Editorial: Klamath soup
River runs thick with wrong kind of green

August 16, 2006
Story appeared in Editorials section, Page B6 Sacramento Bee
 
The tribes and fishermen who depend on fish from the Klamath River can't seem to catch a break. There was a smidgen of good news last week, when Commerce Secretary Carlos Gutierrez declared a commercial fishing disaster on the West Coast. The declaration frees up grants for salmon fishermen hit by restrictions aimed at saving depleted salmon that spawn in the Klamath.

Yet as everyone knows, fewer hooks in the water won't replenish the once-mighty runs of chinook and coho in the Klamath, California's second-largest river. Salmon and other fish need viable habitat and clean, cool water. The emergence of a noxious algae bloom in Klamath reservoirs has again demonstrated that this river is sick.

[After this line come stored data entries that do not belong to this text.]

$ cat config.mk
export PLATFORM = sky130hd
export DESIGN_NAME = status_pkt_gen
export DESIGN_NICKNAME = d
export VERILOG_FILES = /design/src/rtl/sps_pkg.sv /design/src/rtl/sps_ctl.sv /design/src/rtl/sps_ser.sv /design/src/rtl/status_pkt_gen.sv
export SDC_FILE = /design/constraint.sdc
export NUM_CORES = 1
export LEC_CHECK = 0
export BUFFER_PORTS_ARGS = -buffer_cell sky130_fd_sc_hd__buf_2
export CORE_UTILIZATION = 40
export DETAILED_ROUTE_END_ITERATION = 10
export PLACE_DENSITY = 0.59
export SYNTH_ARGS = -nofsm -noshare
export SYNTH_HDL_FRONTEND = slang
export SYNTH_SLANG_ARGS = --single-unit
$ cat constraint.sdc
create_clock -name clk -period 3.19 [get_ports clk]
set_input_delay 0.319 -clock clk [delete_from_list [all_inputs] [get_ports clk]]
set_output_delay 0.319 -clock clk [all_outputs]
set_load 0.02 [all_outputs]
$ cat src/rtl/sps_pkg.sv
package sps_pkg;
   typedef enum logic [1:0] {
      MODE_OFF  = 2'b00,
      MODE_ONCE = 2'b01,
      MODE_RSVD = 2'b10,
      MODE_AUTO = 2'b11
   } rep_mode_t;

   localparam int SEQ_W = 6;

   function automatic int pkt_bytes(input int payload_bits);
      return 2 + (payload_bits - 2 + 7) / 8;
   endfunction
endpackage

$ cat src/rtl/sps_ctl.sv
module sps_ctl
   import sps_pkg::*;
#(
   parameter int PAYLOAD_BITS = 15
) (
   input  logic                    clk,
   input  logic                    rst,
   input  logic                    wr_en,
   input  logic [7:0]              wr_data,
   input  logic [PAYLOAD_BITS-1:0] status_in,
   input  logic                    busy,
   output logic                    launch,
   output logic [SEQ_W-1:0]        seq_now
);
   rep_mode_t               wr_mode;
   logic                    auto_en;
   logic                    pend;
   logic [SEQ_W-1:0]        seq_q;
   logic [PAYLOAD_BITS-1:0] last_q;
   logic                    changed;

   assign wr_mode = rep_mode_t'(wr_data[7:6]);
   assign changed = (status_in != last_q);
   assign launch  = !busy && !wr_en && (pend || (auto_en && changed));
   assign seq_now = seq_q;

   always_ff @(posedge clk) begin
      if (rst) begin
         auto_en <= 1'b0;
         pend    <= 1'b0;
         seq_q   <= '0;
         last_q  <= '0;
      end else if (wr_en) begin
         seq_q   <= wr_data[SEQ_W-1:0];
         auto_en <= (wr_mode == MODE_AUTO);
         pend    <= (wr_mode == MODE_ONCE) || (wr_mode == MODE_AUTO);
      end else if (launch) begin
         pend    <= 1'b0;
         seq_q   <= seq_q + 1'b1;
         last_q  <= status_in;
      end
   end
endmodule

$ cat src/rtl/sps_ser.sv
module sps_ser
   import sps_pkg::*;
#(
   parameter logic [7:0] STATUS_ADDR  = 8'h21,
   parameter int         PAYLOAD_BITS = 15
) (
   input  logic                    clk,
   input  logic                    rst,
   input  logic                    launch,
   input  logic [PAYLOAD_BITS-1:0] status_in,
   input  logic [SEQ_W-1:0]        seq_in,
   input  logic                    pkt_start,
   output logic                    pkt_req,
   output logic [7:0]              pkt_byte,
   output logic                    busy
);
   localparam int NB    = pkt_bytes(PAYLOAD_BITS);
   localparam int PADW  = 2 + 8 * (NB - 2);
   localparam int CNT_W = $clog2(NB) + 1;

   logic [PADW-1:0]   pad;
   logic [NB*8-1:0]   frame;
   logic [NB*8-1:0]   sr_q;
   logic [CNT_W-1:0]  cnt_q;
   logic              active_q;
   logic              req_q;

   assign pad = PADW'(status_in);
   assign frame[7:0]  = STATUS_ADDR;
   assign frame[15:8] = {seq_in, pad[1:0]};

   for (genvar k = 2; k < NB; k++) begin : g_byte
      assign frame[8*k +: 8] = pad[2 + 8*(k-2) +: 8];
   end

   always_ff @(posedge clk) begin
      if (rst) begin
         sr_q     <= '0;
         cnt_q    <= '0;
         active_q <= 1'b0;
         req_q    <= 1'b0;
      end else if (!active_q) begin
         if (launch) begin
            sr_q     <= frame;
            active_q <= 1'b1;
            req_q    <= 1'b1;
         end
      end else if (req_q) begin
         if (pkt_start) begin
            req_q <= 1'b0;
            sr_q  <= sr_q >> 8;
            cnt_q <= CNT_W'(NB - 2);
         end
      end else if (cnt_q == '0) begin
         active_q <= 1'b0;
      end else begin
         sr_q  <= sr_q >> 8;
         cnt_q <= cnt_q - 1'b1;
      end
   end

   assign pkt_req  = req_q;
   assign pkt_byte = active_q ? sr_q[7:0] : 8'h00;
   assign busy     = active_q;
endmodule

$ cat src/rtl/status_pkt_gen.sv
module status_pkt_gen
   import sps_pkg::*;
#(
   parameter logic [7:0] STATUS_ADDR  = 8'h21,
   parameter int         PAYLOAD_BITS = 15
) (
   input  logic                    clk,
   input  logic                    rst,
   input  logic                    wr_en,
   input  logic [7:0]              wr_data,
   input  logic [PAYLOAD_BITS-1:0] status_in,
   input  logic                    pkt_start,
   output logic                    pkt_req,
   output logic [7:0]              pkt_byte
);
   if (PAYLOAD_BITS < 2 || PAYLOAD_BITS > 26) begin : g_bad_width
      $error("PAYLOAD_BITS must lie in 2..26");
   end

   logic             launch;
   logic             busy;
   logic [SEQ_W-1:0] seq_now;

   sps_ctl #(.PAYLOAD_BITS(PAYLOAD_BITS)) u_ctl (
      .clk       (clk),
      .rst       (rst),
      .wr_en     (wr_en),
      .wr_data   (wr_data),
      .status_in (status_in),
      .busy      (busy),
      .launch    (launch),
      .seq_now   (seq_now)
   );

   sps_ser #(.STATUS_ADDR(STATUS_ADDR), .PAYLOAD_BITS(PAYLOAD_BITS)) u_ser (
      .clk       (clk),
      .rst       (rst),
      .launch    (launch),
      .status_in (status_in),
      .seq_in    (seq_now),
      .pkt_start (pkt_start),
      .pkt_req   (pkt_req),
      .pkt_byte  (pkt_byte),
      .busy      (busy)
   );
endmodule

==> flow_summary.ini, run 1 <==
[status]
outcome = finished clean

[routing]
drc_errors = 0
wl_per_cell_um = 14.5
ant_nets = 0
drtIter0Drc = 158
first_pass_iters = 4
viasPerCell = 5.26
dr_total_vias = 2350
routed_wl_um = 6470

[sta]
setup_viol = 0
worst_pin_slew_ps = 962
max_freq_ghz = 0.482
rsz0062_at_grt = no
relSlewSlack_pct = 35.8
period_share_pct = 65.1
setup_tns_ps = 0
finalMaxSlewViolations = 0
fin_crit_ps = 2080
fin_ws_ps = 1110
skew_ps = 6.56
hold_violations = 0

[finish]
fillers = 678
layout-drive-gt1-share_pct = 22.5
n_antenna_cell = 0
final_common_cell = dfxtp_1
layout_common_cells = dfxtp_1 (57), buf_2 (35), a21oi_1 (30)
nets = 378
finish.utilization_pct = 47.3
area_growth_pct = 13.7
design_area_um2 = 3220

[floorplanning]
io_pins = 36
start_util_pct = 41.6
die_width_um = 86.1
rows = 30
core_area_um2 = 6790
chipHeight_um = 86.1
die_area_um2 = 7410

[synthesis]
yosys_warnings = 0
syn_nets = 350
synth_edf_count = 0
async_reset_ff_share_pct = 0
syn_area_um2 = 2830
yosysSeqAreaShare_pct = 40.3
syn_area_per_cell_um2 = 8.84
ys_ff_latch = 57
synthCells = 320
synth_ff_type = dfxtp_1
synth.distinct_cells = 47

[setup_path]
r2r_slack_ps = 1110
reg2reg_from = u_ctl.pend
timing.rr.end = u_ser.sr_q[5]
worstPathRequired_ps = 3460
worstRegToRegCells = 5
critPathBufInv = 0
crit_family = compound AO/OA/AOI/OAI gates
crit_path_frequent_cell = nor2_1
critPathArrivalTime_ps = 2340
path_max_fanout = 18
start_kind = flip-flop
cp-end-kind = flip-flop
cp_cell_sequence = nor2_1 -> nor2_1 -> nand2_1 -> o21ai_4 -> o221a_2
critical_path_class = reg -> reg
critPathMaxStageDelay_ps = 600
cpMaxStageDelayCell = o21ai_4

[global_route]
grt_pass1_wl_um = 10800
antenna_found_initial = 0
grt_util_all_layers_pct = 18.7
grt-ovfl-total = 0
grt_pass1_vias = 2148
grt_max_degree = 44

[place]
dpl.hpwl_um = 4270
routabilityCongestion = 0.756
dpl_cell_area_um2 = 3050
pre_cts_ws_ps = 1000
io_buffers = 35

[cts]
cts.path.max_buffers = 2
cts-resized-gates = 0
clock_latency_ps = 330
cts_tree = built
postCtsSetupRepairBufs = 0
htree_levels = 3
cts.sinks = 57
path_clk_slew_ps = 60
cts_root_buffer = clkbuf_8
cts-buffers-inserted = 9
hold_buffers = 0

[power]
leakage_nw = 1.28
cellPowerDensity_nw_per_um2 = 470
vdd_drop_max_uv = 197
total_power_mw = 1.51

[min_path]
min_to = u_ser.cnt_q[2]
whs_path_depth = 2
hold_start = pkt_start
hp-class = in -> reg

[flow_run]
maxCapViolations = 0
## Yosys cell counts (2+ instances only)
cell,n,area (um2)
dfxtp_1,57,1140
o221a_2,2,22.5
ha_1,3,37.5
nor2_1,15,56.3
mux2i_1,13,130
nand2b_1,15,93.8
o21ai_2,3,26.3
o21ai_0,17,85.1
nand3_1,20,100
a211oi_2,2,25.0
o211ai_1,7,52.6
buf_2,7,35.0
inv_1,16,60.1
a31o_2,6,52.6
buf_1,4,15.0
a311oi_1,2,17.5
xor2_1,15,131
clkbuf_1,11,41.3
a211oi_1,6,45.0
or3_1,2,12.5
and2_1,8,50.1
o32ai_1,8,70.1
nor4_2,4,50.1
a311oi_2,2,30.0
nand2_1,22,82.6
nand4_1,2,12.5
and3_1,2,12.5
a21oi_1,30,150
## logic make-up after synthesis
kind of cell,share of synthesized area (%)
flops,40.3
fa+ha+maj,1.33
simple gates,17.8
xor+xnor,4.95
buf+inv,6.72
compound gates,24.3
mux,4.60
## worst reg2reg max path: cells and delay by family, from the launching register on
| kind | cells | cell delay (ps) |
|---|---|---|
| compound gates | 2 | 900 |
| simple gates | 3 | 690 |
| flops | 1 | 430 |
## registers in the layout (all words and copies together) (netlist names)
| register | count |
|---|---|
| u_ser.cnt_q | 3 |
| u_ctl.pend | 1 |
| u_ctl.last_q | 15 |
| u_ctl.auto_en | 1 |
| u_ser.sr_q | 29 |
| u_ser.busy | 1 |
| u_ctl.seq_now | 6 |
| u_ser.pkt_req | 1 |
## power by group
group          internal (mW)  leakage (nW)  switching, mW
Combinational         0.0718         0.732          0.105
Clock                  0.317        0.0826          0.254
Sequential             0.743         0.464         0.0216
## layer usage
layer / routed length (um) / global-route usage (%) / vias to the layer above
met5: 0 / 0 / -
met4: 85 / 7.73 / 0
met3: 230 / 3.37 / 8
met2: 2870 / 28.8 / 54
met1: 3290 / 25.8 / 1090
li1: - / - / 1198
## how the worst max path moves through the flow
stage	start	endpoint	slack [ps]	depth (start not counted)
after global routing	u_ctl.pend	u_ser.sr_q[22]	880	5
after global placement	wr_en	u_ser.sr_q[5]	1050	5
final	u_ctl.pend	u_ser.sr_q[5]	1110	5
after CTS	u_ctl.pend	u_ser.sr_q[5]	1100	5
after detailed placement	wr_en	u_ser.sr_q[0]	1000	5
after floorplan	u_ser.cnt_q[0]	u_ser.sr_q[1]	1610	8
## final cells by class
type / count / area, um2 / area share (%)
Clock buffer: 14 / 163 / 5.06
Inverter: 16 / 60.1 / 1.87
Multi-Input combinational cell: 221 / 1500 / 46.6
Sequential cell: 57 / 1140 / 35.5
Tap cell: 96 / 120 / 3.73
Timing Repair Buffer: 43 / 235 / 7.31
## stage by stage
stage               hold slack (ps)  instances
finish                          243        447
global route                    228        447
CTS                             229        447
detailed placement              453        433
global placement                450        433
floorplan                       434        320
No activity file was read; power rests on OpenSTA's default activity.
==> run 2, diff against run 1 <==
PLACE_DENSITY = 0.61   (was 0.59)
clock period = 1.8 ns   (was 3.19 ns; I/O delays follow)
==> run 2 against run 1 <==
The flow now finishes with violations (setup timing). First-iteration DRC count decreased by 3.2%. Hold slack got worse by 180 ps. Clock power increased by 140%. Largest power group is now the clock network. Worst setup slack got worse by 1100 ps. Count of clock-buffer cells in the layout decreased by 3. Sequential power increased by 78%. Clock skew decreased by 0.91 ps. Final area increased by 16%. Register-to-register slack got worse by 1100 ps. Global-route usage increased by 1.9 points. Critical endpoint is now u_ser.sr_q[11]. Total power increased by 110%. Die area unchanged.
==> flow_summary.ini, run 2 (synthesized netlist as in run 1, its figures left out) <==
[global_route]
antenna_found_initial = 0
grt_pass1_vias = 2306
grt_max_degree = 44
grt_util_all_layers_pct = 20.6
grt-ovfl-total = 0
grt_pass1_wl_um = 11700

[routing]
wl_per_cell_um = 14.9
routed_wl_um = 7160
first_pass_iters = 4
drc_errors = 0
drtIter0Drc = 153
ant_nets = 0
dr_total_vias = 2540
viasPerCell = 5.27

[sta]
worst_pin_slew_ps = 512
worst_hold_slack_ps = 66.4
fin_crit_ps = 1810
relSlewSlack_pct = 65.9
rsz0062_at_grt = yes
max_freq_ghz = 0.551
finalMaxSlewViolations = 0
fin_ws_ps = -14.5
skew_ps = 5.65
setup_viol = 10
period_share_pct = 101
hold_violations = 0

[power]
p_switching_uw = 777
p_comb_share_pct = 12.8
p_clk_share_pct = 43.8
vdd_drop_max_uv = 483
leakage_nw = 1.53
intPower_mw = 2.35
p_seq_share_pct = 43.4
cellPowerDensity_nw_per_um2 = 838
switching_share_pct = 24.8

[setup_path]
critical_path_class = reg -> reg
critPathArrivalTime_ps = 2090
path_max_fanout = 7
start_kind = flip-flop
cp-end-kind = flip-flop
cpMaxStageDelayCell = dfxtp_2
cp_cell_sequence = xor2_1 -> nor4_2 -> buf_4 -> nand4_1 -> buf_6 -> a21boi_4 -> buf_6 -> mux2i_1
worstPathRequired_ps = 2070
critPathMaxStageDelay_ps = 320
crit_path_frequent_cell = buf_6

[status]
violations = setup timing
outcome = complete, but fails checks

[cts]
path_clk_slew_ps = 70
clock_latency_ps = 340
htree_levels = 3
cts.sinks = 57
cts_root_buffer = clkbuf_8
cts.path.max_buffers = 2
hold_buffers = 0
cts-buffers-inserted = 9
cts_tree = built

[floorplanning]
die_width_um = 86.1
core_area_um2 = 6790
chipHeight_um = 86.1
start_util_pct = 41.6
io_pins = 36
die_area_um2 = 7410
rows = 30

[place]
place_inst = 456
routabilityCongestion = 0.795
io_buffers = 35
dpl.hpwl_um = 4720

[finish]
stdcell_count = 482
layout_common_cells = dfxtp_1 (51), buf_2 (36), buf_4 (29)
n_antenna_cell = 0
area_growth_pct = 32.2
final_common_cell = dfxtp_1
top_register = u_ser.sr_q
layout-drive-gt1-share_pct = 34.2
nets = 411
largest_reg_flops = 29

[min_path]
hp-class = in -> reg

[flow_run]
maxCapViolations = 0
-- run 2: changes by cell type in the layout (fill, tap and decap cells not counted), sizes merged --
cell	delta
buf	+30
bufinv	+2
clkinv	+2
clkinvlp	+1
-- run 2: what timing repair did --
item                                   CTS  global route
gates cloned                             1             4
setup endpoints to repair               25            38
endpoints found under the hold margin    0             0
pin swaps                                4            12
buffers inserted                         1             4
resized for setup                        8            20
-- run 2: critical path, delay by kind of cell, from the launching register on --
kind | cells | cell delay, ps
compound gates | 1 | 170
mux | 1 | 170
simple gates | 2 | 410
xor+xnor | 1 | 160
buf+inv | 3 | 500
flops | 1 | 320
-- run 2: final cells by class --
type	instances	area, um2
Fill cell	637	3060
Multi-Input combinational cell	221	1590
Sequential cell	57	1150
Timing Repair Buffer	76	589
Clock buffer	11	151
Tap cell	96	120
Clock inverter	5	77.6
Inverter	16	60.1
-- run 2: power groups by stage --
stage	combinational (mW)	clock (mW)	sequential, mW
after floorplan	0.225	0	1.37
after global placement	0.341	0	1.38
after detailed placement	0.347	0	1.38
after CTS	0.360	1.39	1.35
after global routing	0.440	1.47	1.36
final	0.400	1.37	1.36
-- run 2: final timing paths --
kind	from	end	slack (ps)	cells past startpoint
hold / removal	pkt_start	u_ser.cnt_q[2]	70	2
setup reg to reg	u_ctl.last_q[10]	u_ser.sr_q[11]	-10	8
hold reg to reg	u_ser.sr_q[23]	u_ser.sr_q[23]	460	2
setup / recovery	u_ctl.last_q[10]	u_ser.sr_q[11]	-10	8
-- run 2: routing by layer --
metal	up-vias	part of all wire (%)	track usage, %
met5	-	0	0
met4	0	1.9	9.85
met3	12	4.1	3.85
met2	53	46	29.9
met1	1207	47	29.2
li1	1268	-	-
-- run 2: stage by stage --
step                      setup TNS (ps)  worst slack, ps  utilization [%]  power [mW]  cell area, um2
after floorplan                        0              224                -        1.60            2830
after global placement                 0             4.25             47.9        1.72            3250
after detailed placement            -544            -49.3             47.9        1.73            3250
after CTS                          -51.8            -15.2             51.9        3.11            3530
after global routing               -1950             -105             55.0        3.27            3740
final                              -64.9            -14.5             55.0        3.13            3740
==> run 3, diff against run 2 <==
CORE_ASPECT_RATIO = 1.75   (was not set)
MAX_ROUTING_LAYER = met4   (was not set)
SETUP_SLACK_MARGIN = 0.1   (was not set)
==> run 3 against run 2 <==
The flow still finishes with violations (setup timing). Highest routed layer unchanged. Utilization rose by 1.6 points. Hold slack improved by 8.9 ps. Clock skew fell by 2.7 ps. Clock power rose by 12%. Sequential power barely moved. Flip-flop and latch count did not move.
==> flow_summary.ini, run 3 (synthesized netlist as in run 1, its figures left out) <==
[setup_path]
cpMaxStageDelayCell = or3_4
cp_cell_sequence = xor2_2 -> nor4_4 -> buf_4 -> and4_4 -> buf_12 -> or3_4 -> a311oi_2
worstPathRequired_ps = 2040
critPathArrivalTime_ps = 2080
path_max_fanout = 8
reg2reg_from = u_ctl.last_q[4]
start_kind = flip-flop
critical_path_class = reg -> reg
critPathLaunch = u_ctl.last_q[4]
timing.rr.end = u_ctl.seq_now[2]
crit_end = u_ctl.seq_now[2]
cp-end-kind = flip-flop
worstRegToRegCells = 7
critPathMaxStageDelay_ps = 360
r2r_slack_ps = -50

[min_path]
hp-class = in -> reg
whs_path_depth = 2

[power]
switching_share_pct = 24.2
intPower_mw = 2.51
p_switching_uw = 804
vdd_drop_max_uv = 641
cellPowerDensity_nw_per_um2 = 854
leakage_nw = 1.55
p_comb_share_pct = 12.2
p_seq_share_pct = 41.3
p_clk_share_pct = 46.5

[sta]
fin_ws_ps = -45.2
setup_viol = 6
fin_crit_ps = 1850
hold_violations = 0
period_share_pct = 103
skew_ps = 2.91
finalMaxSlewViolations = 0
worst_pin_slew_ps = 604
rsz0062_at_grt = yes
relSlewSlack_pct = 59.7
max_freq_ghz = 0.542

[place]
io_buffers = 35
routabilityCongestion = 0.824
dpl_cell_area_um2 = 3200
dpl.hpwl_um = 4840
place_inst = 439

[finish]
top_register = u_ser.sr_q
final_common_cell = dfxtp_1
largest_reg_flops = 29
design_area_um2 = 3880
fillers = 595
layout_common_cells = dfxtp_1 (48), buf_2 (36), a21oi_1 (27)
area_growth_pct = 37.3
n_antenna_cell = 0
nets = 406
layout-drive-gt1-share_pct = 38.4
stdcell_count = 462

[status]
violations = setup timing
outcome = complete, but fails checks

[global_route]
grt_pass1_vias = 2465
grt_max_degree = 38
grt_pass1_wl_um = 12000
antenna_found_initial = 0
grt-ovfl-total = 0
grt_util_all_layers_pct = 22.4

[routing]
routed_wl_um = 7610
first_pass_iters = 4
wl_per_cell_um = 16.5
dr_total_vias = 2519
drtIter0Drc = 95
viasPerCell = 5.45
ant_nets = 0
drc_errors = 0

[floorplanning]
io_pins = 36
die_area_um2 = 7430
core_area_um2 = 6860
die_width_um = 65.6
start_util_pct = 41.3
chipHeight_um = 113
rows = 40

[cts]
cts_root_buffer = clkbuf_16
hold_buffers = 0
cts_tree = built
cts.path.max_buffers = 2
cts.sinks = 57
cts-buffers-inserted = 9
clock_latency_ps = 320
htree_levels = 3
path_clk_slew_ps = 50

[flow_run]
maxCapViolations = 0
==> run 3: metrics by stage <==
| stage | utilization, % | power, mW | TNS, ps | hold slack [ps] | setup WS, ps |
|---|---|---|---|---|---|
| global route | 56.7 | 3.44 | -3360 | 89.2 | -142 |
| floorplan | - | 1.60 | 0 | 295 | 224 |
| finish | 56.7 | 3.32 | -127 | 75.3 | -45.2 |
| detailed placement | 46.7 | 1.72 | -741 | 412 | -105 |
| global placement | 46.7 | 1.72 | -118 | 407 | -33.6 |
| CTS | 52.5 | 3.29 | 0 | 64.3 | 1.50 |
==> run 3: critical path: cells and delay by family (launching register included) <==
family                    cells  cell delay, ps
buffers and inverters         2             300
xor gates and xnor gates      1             200
and+or+nand+nor               3             650
AOI/OAI and AO/OA             1             260
DFF                           1             340
==> run 3: cell type report <==
type / count / area [um2] / share of cell area, %
multi-input cells: 222 / 1770 / 45.6
repair buffers: 70 / 527 / 13.6
well taps: 84 / 105 / 2.71
clock buffers: 13 / 270 / 6.96
flip-flops and latches: 57 / 1150 / 29.7
inverters: 16 / 60.1 / 1.55
==> run 3: routing by layer <==
metal | vias to the layer above | part of all wire [%] | GRT usage [%]
met5 | - | 0 | -
met4 | 0 | 3.9 | 16.4
met3 | 20 | 3.2 | 4.13
met2 | 50 | 55 | 37.5
met1 | 1198 | 38 | 22.6
li1 | 1251 | - | -
==> run 3: how the worst min path moves through the flow <==
stage	to	start	slack [ps]
after floorplan	u_ser.cnt_q[2]	pkt_start	300
after detailed placement	u_ser.cnt_q[2]	pkt_start	410
after global placement	u_ser.cnt_q[2]	pkt_start	410
after global routing	u_ser.cnt_q[2]	pkt_start	90
final	u_ser.cnt_q[2]	pkt_start	80
after CTS	u_ser.cnt_q[2]	pkt_start	60
==> run 3: repair_timing <==
action | 4_1_cts | 5_1_grt
pin swaps | 14 | 26
cloned | 3 | 2
gates resized for setup | 17 | 47
setup buffers | 1 | 6
setup endpoints to repair | 43 | 51
==> run 3: power by group through the flow <==
stage                     registers [mW]  clock network (mW)  logic [mW]
after floorplan                     1.37                   0       0.225
after global placement              1.38                   0       0.334
after detailed placement            1.38                   0       0.341
after CTS                           1.36                1.57       0.361
after global routing                1.37                1.63       0.442
final                               1.37                1.54       0.405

Go online to sacbee.com to see images of the algae, microcystis aeruginosa. It has turned parts of the Copco and Iron Gate reservoirs into a pea-green mess. This algae is as nasty as it looks. Health officials are urging people not to touch it or breathe the fumes it emits.

As the Los Angeles Times recently noted in a five-part series, these algae blooms -- caused partly by man-made pollution -- threaten rivers and oceans worldwide. In the Klamath, fertilizers from farms on the Oregon-California border flow downstream. The reservoirs warm up the water and the nutrients, creating perfect conditions for noxious algae.

A company called PacifiCorp owns the hydroelectric dams that impound these reservoirs, which were created solely for power purposes. PacifiCorp is now going through a federal relicensing process. Indian tribes, environmental groups and state and federal wildlife agencies are exploring if the dams could be removed, both to improve water quality and to improve passage of salmon.

The relicensing process has been contentious, with lots of the usual finger-pointing we've seen on the Klamath for years. Yet all parties are close to an agreement.

They need to reach it soon. The Klamath will require millions of federal dollars for dam removal and other restoration plans, yet this basin faces competition. On the San Joaquin River, once warring parties are close to a restoration agreement.

Whoever gets there first will stand a better chance of impounding the congressional gravy.